The handwringing has begun. These two accidents may spell the end of commercial manned space flight. They may be the death knell of commercial rocket flight. They may spell doomsday.

Nonsense.

Both of those programs are in early development stages; accidents and failures are a normal, if unfortunate, part of the process. That a man died in one of them is especially unfortunate, but that also is a risk that’s run in this sort of development.

Another commercial rocket company has been flying resupply missions to the ISS for two years—not always glitch-free, but successfully. It remains on track to begin flying manned resupply missions to the ISS in the 2017 time frame.

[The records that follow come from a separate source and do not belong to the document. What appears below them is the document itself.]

$ cat src/rtl/core/tsag_pkg.sv
// Shared types and constants for the trailing-silence trim and auto-gain block.
// Used by the command queue, the divider, the engine and the top level.
package tsag_pkg;

  // Command codes
  localparam logic OP_LOAD  = 1'b0;
  localparam logic OP_FETCH = 1'b1;

  // Configuration register indexes
  localparam logic [1:0] REG_VAD_THRESHOLD = 2'd0;
  localparam logic [1:0] REG_KEEP_MS       = 2'd1;
  localparam logic [1:0] REG_AUTO_GAIN     = 2'd2;
  localparam logic [1:0] REG_MANUAL_GAIN   = 2'd3;

  // Arithmetic constants
  localparam logic [16:0] UNITY_Q12     = 17'd4096;
  localparam logic [16:0] GAIN_MAX_Q12  = 17'd81920;
  localparam logic [20:0] UNITY_LOW     = 21'd4092;
  localparam logic [20:0] UNITY_HIGH    = 21'd4100;
  localparam logic [13:0] VOICE_SCALE   = 14'd15625;
  localparam logic [21:0] RMS_FLOOR     = 22'd4096;
  localparam logic [6:0]  RMS_MUL       = 7'd75;
  localparam logic [16:0] PEAK_MIN      = 17'd33;
  localparam logic [31:0] HALF_SCALE_Q  = 32'd67108864;

  // Divide by 1000 as a multiply by ceil(2^38 / 1000) and a shift, exact below 2^32
  localparam logic [28:0] MS_RECIP      = 29'd274877907;
  localparam int          MS_SHIFT      = 38;

  localparam int QUEUE_DEPTH = 4;
  localparam int DIV_W       = 32;
  localparam int DIVISOR_W   = 17;

  typedef struct packed {
    logic               op;
    logic signed [15:0] sample;
    logic               last;
  } cmd_t;

  typedef struct packed {
    logic [14:0]        vad_threshold;
    logic signed [15:0] keep_trailing_ms;
    logic               auto_gain_enable;
    logic [15:0]        manual_gain;
  } cfg_t;

  typedef enum logic [3:0] {
    ST_IDLE,
    ST_RHS_SQ,
    ST_RHS_MUL,
    ST_WIN_RUN,
    ST_WIN_CHECK,
    ST_KEEP_DIV,
    ST_KEEP_WAIT,
    ST_PEAK_SET,
    ST_PEAK_RUN,
    ST_GAIN_DIV,
    ST_GAIN_WAIT,
    ST_GAIN_MUL,
    ST_GAIN_SET,
    ST_FETCH_RD,
    ST_FETCH_MUL,
    ST_FETCH_RND
  } eng_state_t;

endpackage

NASA’s manned space flight program lost astronauts to space capsule fires while on the ground; it lost astronauts to Shuttle explosions both on launch and on return to orbit. It almost lost astronauts when an explosion occurred on an Apollo capsule that was in space, headed to the moon.

Our aircraft development programs have lost pilots to accidents during development, and we have lost passengers to crashed production commercial airliners, including one that disappeared last spring while enroute from Kuala Lumpur to Beijing.

Certainly Orbital Sciences and Virgin Galactic need to learn what went wrong on these flights, as did NASA need to do and aircraft developers need to do. Airlines need to understand what went wrong regarding their accidents. All need to correct those things. They did, and they do, and OSC and Virgin Galactic will, too. It’s all a normal part of development.

Commercial space flight, whether manned or unmanned, is not at risk from these two accidents, but only from the angst being drummed up by the doomsayers.

When, not if, commercial flight becomes routine—whether for tourism or for operations—we’ll all be the better off for having gotten another industry, seeded by government, out of government’s hands.